I don’t know where I got my copy. It’s in reasonably good shape — no warping or skips, but a fair bit of surface noise. The transfer went smoothly.

==

* Whoever typeset the album cover left out all the umlauts (of which
there were many), transcribed the ess-tsetts as B’s, and reversed
several vowel combinations.

November 10, 2013:

Here’s one that was hard to catalog: “Walt Disney’s Babes in Toyland,” which is not the soundtrack album. There was no soundtrack album; this is the closest approximation, but while it’s all the songs from the movie, it’s not the versions that are in the film. It doesn’t feature Annette or Tommy Sands or Ray Bolger, though it does have Ann Jillian and Ed Wynn singing their bits from the film.

It’s very confusing; why did they do it this way? Also, several sources online say the record’s from 1961 because the film was released in December of ’61, but the album very clearly says “Copyright 1964 Walt Disney Productions” on the cover.

Actually, the singers on the album are much better than the ones in the film. (Which I have on DVD, so I’m not relying on fifty-year-old memories.) And it’s a clearer recording. Some of the songs are expanded, also an improvement.
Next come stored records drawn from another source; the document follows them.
## src/rtl/uart_tx_fifo_cfg.sv

```systemverilog
// uart_tx_fifo_cfg: buffered UART transmitter with configurable framing.
// Words queue in a small FIFO and leave back-to-back with no idle gap.
module uart_tx_fifo_cfg #(
    parameter int CLKS_PER_BIT = 434,
    parameter int DATA_BITS    = 8,
    parameter int PARITY       = 0,
    parameter int STOP_BITS    = 1,
    parameter int FIFO_DEPTH   = 4
) (
    input  logic                        clk,
    input  logic                        reset_n,
    input  logic                        tx_valid,
    output logic                        tx_ready,
    input  logic [DATA_BITS-1:0]        tx_byte_in,
    output logic                        tx_serial_out,
    output logic                        tx_active,
    output logic                        tx_done,
    output logic [$clog2(FIFO_DEPTH):0] fifo_count
);
    localparam int CW = (CLKS_PER_BIT > 1) ? $clog2(CLKS_PER_BIT) : 1;
    localparam int BW = $clog2(DATA_BITS + 1);
    localparam int AW = $clog2(FIFO_DEPTH);
    localparam int NW = AW + 1;

    localparam logic [CW-1:0] CLK_LAST  = CW'(CLKS_PER_BIT - 1);
    localparam logic [BW-1:0] BIT_LAST  = BW'(DATA_BITS - 1);
    localparam logic [NW-1:0] FULL      = NW'(FIFO_DEPTH);
    localparam logic          STOP_LAST = (STOP_BITS == 2);

    typedef enum logic [2:0] {
        S_IDLE,
        S_START,
        S_DATA,
        S_PARITY,
        S_STOP
    } state_t;

    state_t               state;
    logic [CW-1:0]        clk_count;
    logic [BW-1:0]        bit_index;
    logic                 stop_idx;
    logic [DATA_BITS-1:0] shreg;
    logic                 par_q;

    logic [DATA_BITS-1:0] mem [FIFO_DEPTH];
    logic [AW-1:0]        wr_ptr;
    logic [AW-1:0]        rd_ptr;
    logic [DATA_BITS-1:0] head;
    logic                 head_par;
    logic                 push;
    logic                 pop;
    logic                 bit_end;
    logic                 stop_end;

    assign tx_ready = (fifo_count < FULL);
    assign push     = tx_valid && tx_ready;
    assign head     = mem[rd_ptr];
    assign head_par = (PARITY == 2) ? ~^head : ^head;

    assign bit_end  = (clk_count == CLK_LAST);
    assign stop_end = (state == S_STOP) && bit_end &&
                      (stop_idx == STOP_LAST);
    // Pop either to start from idle or to chain the next frame.
    assign pop      = (fifo_count != '0) &&
                      ((state == S_IDLE) || stop_end);

    always_ff @(posedge clk) begin
        if (push) begin
            mem[wr_ptr] <= tx_byte_in;
        end
    end

    always_ff @(posedge clk) begin
        if (!reset_n) begin
            wr_ptr     <= '0;
            rd_ptr     <= '0;
            fifo_count <= '0;
        end else begin
            if (push) begin
                wr_ptr <= wr_ptr + 1'b1;
            end
            if (pop) begin
                rd_ptr <= rd_ptr + 1'b1;
            end
            case ({push, pop})
                2'b10:   fifo_count <= fifo_count + 1'b1;
                2'b01:   fifo_count <= fifo_count - 1'b1;
                default: fifo_count <= fifo_count;
            endcase
        end
    end

    always_ff @(posedge clk) begin
        if (!reset_n) begin
            state         <= S_IDLE;
            clk_count     <= '0;
            bit_index     <= '0;
            stop_idx      <= 1'b0;
            shreg         <= '0;
            par_q         <= 1'b0;
            tx_serial_out <= 1'b1;
            tx_active     <= 1'b0;
            tx_done       <= 1'b0;
        end else begin
            tx_done <= 1'b0;
            unique case (state)
                S_IDLE: begin
                    clk_count <= '0;
                    if (pop) begin
                        shreg         <= head;
                        par_q         <= head_par;
                        state         <= S_START;
                        tx_serial_out <= 1'b0;
                        tx_active     <= 1'b1;
                    end
                end
                S_START: begin
                    if (bit_end) begin
                        clk_count     <= '0;
                        bit_index     <= '0;
                        tx_serial_out <= shreg[0];
                        shreg         <= shreg >> 1;
                        state         <= S_DATA;
                    end else begin
                        clk_count <= clk_count + 1'b1;
                    end
                end
                S_DATA: begin
                    if (bit_end) begin
                        clk_count <= '0;
                        if (bit_index == BIT_LAST) begin
                            if (PARITY != 0) begin
                                state         <= S_PARITY;
                                tx_serial_out <= par_q;
                            end else begin
                                state         <= S_STOP;
                                stop_idx      <= 1'b0;
                                tx_serial_out <= 1'b1;
                            end
                        end else begin
                            bit_index     <= bit_index + 1'b1;
                            tx_serial_out <= shreg[0];
                            shreg         <= shreg >> 1;
                        end
                    end else begin
                        clk_count <= clk_count + 1'b1;
                    end
                end
                S_PARITY: begin
                    if (bit_end) begin
                        clk_count     <= '0;
                        stop_idx      <= 1'b0;
                        state         <= S_STOP;
                        tx_serial_out <= 1'b1;
                    end else begin
                        clk_count <= clk_count + 1'b1;
                    end
                end
                S_STOP: begin
                    if (bit_end) begin
                        clk_count <= '0;
                        if (stop_idx == STOP_LAST) begin
                            tx_done <= 1'b1;
                            // Chain straight into the next start bit.
                            if (pop) begin
                                shreg         <= head;
                                par_q         <= head_par;
                                state         <= S_START;
                                tx_serial_out <= 1'b0;
                            end else begin
                                state     <= S_IDLE;
                                tx_active <= 1'b0;
                            end
                        end else begin
                            stop_idx <= 1'b1;
                        end
                    end else begin
                        clk_count <= clk_count + 1'b1;
                    end
                end
                default: begin
                    state         <= S_IDLE;
                    tx_serial_out <= 1'bx;
                    tx_active     <= 1'bx;
                    tx_done       <= 1'bx;
                end
            endcase
        end
    end

endmodule

```
==> src/rtl/iob_reset_sequencer.sv <==
// Staged reset sequencer for the generated clock domain: qualifies PLL/MMCM lock,
// holds every downstream reset, then releases them one stage at a time (bit 0 first).
module iob_reset_sequencer #(
   parameter int N_STAGES    = 3,
   parameter int HOLD_CYCLES = 16,
   parameter int STAGE_GAP   = 8,
   parameter int LOCK_FILT   = 4
) (
   input  logic                clk_i,
   input  logic                rst_i,
   input  logic                lock_i,
   input  logic                sw_rst_i,
   output logic [N_STAGES-1:0] rst_o,
   output logic                ready_o,
   output logic [2:0]          state_o,
   output logic [7:0]          lock_loss_cnt_o
);

   localparam int MAX_HG  = (HOLD_CYCLES > STAGE_GAP) ? HOLD_CYCLES : STAGE_GAP;
   localparam int CNT_MAX = (MAX_HG > LOCK_FILT) ? MAX_HG : LOCK_FILT;
   localparam int CNT_W   = (CNT_MAX > 1) ? $clog2(CNT_MAX) : 1;

   localparam logic [CNT_W-1:0]    HOLD_LAST = CNT_W'(HOLD_CYCLES - 1);
   localparam logic [CNT_W-1:0]    GAP_LAST  = CNT_W'(STAGE_GAP - 1);
   localparam logic [CNT_W-1:0]    FILT_LAST = CNT_W'(LOCK_FILT - 1);
   localparam logic [N_STAGES-1:0] ALL_ON    = {N_STAGES{1'b1}};

   typedef enum logic [2:0] {
      S_RESET     = 3'd0,
      S_WAIT_LOCK = 3'd1,
      S_HOLD      = 3'd2,
      S_RELEASE   = 3'd3,
      S_RUN       = 3'd4
   } state_t;

   state_t              state_q, state_d;
   logic [N_STAGES-1:0] stage_q, stage_d;
   logic                ready_q, ready_d;
   logic [CNT_W-1:0]    filt_q, filt_d;
   logic [CNT_W-1:0]    phase_q, phase_d;
   logic [7:0]          loss_q, loss_d;
   logic [N_STAGES-1:0] shifted;
   logic                lock_meta, lock_sync;
   logic                lock_lost;

   // lock_i comes from the PLL/MMCM and is not related to clk_i.
   always_ff @(posedge clk_i) begin
      lock_meta <= lock_i;
      lock_sync <= lock_meta;
   end

   // filt_q counts consecutive lock=1 samples while waiting for lock, and
   // consecutive lock=0 samples once the sequence is under way.
   assign lock_lost = (filt_q == FILT_LAST) && !lock_sync;

   always_comb begin
      state_d = state_q;
      stage_d = stage_q;
      ready_d = ready_q;
      filt_d  = filt_q;
      phase_d = phase_q;
      loss_d  = loss_q;
      shifted = stage_q << 1;

      case (state_q)
         S_WAIT_LOCK: begin
            if (lock_sync) begin
               if (filt_q == FILT_LAST) begin
                  state_d = S_HOLD;
                  filt_d  = '0;
                  phase_d = '0;
               end else begin
                  filt_d = filt_q + 1'b1;
               end
            end else begin
               filt_d = '0;
            end
         end

         S_HOLD, S_RELEASE, S_RUN: begin
            if (lock_lost) begin
               state_d = S_WAIT_LOCK;
               stage_d = ALL_ON;
               ready_d = 1'b0;
               filt_d  = '0;
               phase_d = '0;
               loss_d  = (loss_q == 8'hFF) ? loss_q : loss_q + 8'd1;
            end else if (sw_rst_i) begin
               state_d = lock_sync ? S_HOLD : S_WAIT_LOCK;
               stage_d = ALL_ON;
               ready_d = 1'b0;
               filt_d  = '0;
               phase_d = '0;
            end else begin
               filt_d = lock_sync ? '0 : filt_q + 1'b1;
               if (state_q == S_HOLD) begin
                  if (phase_q == HOLD_LAST) begin
                     phase_d = '0;
                     stage_d = ALL_ON << 1;
                     if ((ALL_ON << 1) == '0) begin
                        state_d = S_RUN;
                        ready_d = 1'b1;
                     end else begin
                        state_d = S_RELEASE;
                     end
                  end else begin
                     phase_d = phase_q + 1'b1;
                  end
               end else if (state_q == S_RELEASE) begin
                  // Shifting a zero in from the bottom keeps lower stages released first.
                  if (phase_q == GAP_LAST) begin
                     phase_d = '0;
                     stage_d = shifted;
                     if (shifted == '0) begin
                        state_d = S_RUN;
                        ready_d = 1'b1;
                     end
                  end else begin
                     phase_d = phase_q + 1'b1;
                  end
               end
            end
         end

         default: begin
            // S_RESET and the unused encodings 5-7.
            state_d = S_WAIT_LOCK;
            stage_d = ALL_ON;
            ready_d = 1'b0;
            filt_d  = '0;
            phase_d = '0;
         end
      endcase
   end

   always_ff @(posedge clk_i) begin
      if (rst_i) begin
         state_q <= S_RESET;
         stage_q <= ALL_ON;
         ready_q <= 1'b0;
         filt_q  <= '0;
         phase_q <= '0;
         loss_q  <= '0;
      end else begin
         state_q <= state_d;
         stage_q <= stage_d;
         ready_q <= ready_d;
         filt_q  <= filt_d;
         phase_q <= phase_d;
         loss_q  <= loss_d;
      end
   end

   assign rst_o           = stage_q;
   assign ready_o         = ready_q;
   assign state_o         = state_q;
   assign lock_loss_cnt_o = loss_q;

endmodule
Anyway. Got a nice clean transfer, though there’s some minor surface noise in spots.

I may have mentioned here [i.e., on SFF Net, where I’d posted about watching the DVD] that it’s a pretty lousy movie, which it is, but one thing I didn’t mention because it didn’t really register until I listened to the nice clear lyrics on this version is how staggeringly, mind-bogglingly sexist some bits are. In particular, the song “Just A Toy” is simply appalling even for the time.

Other than that, though, it’s cheesy fun.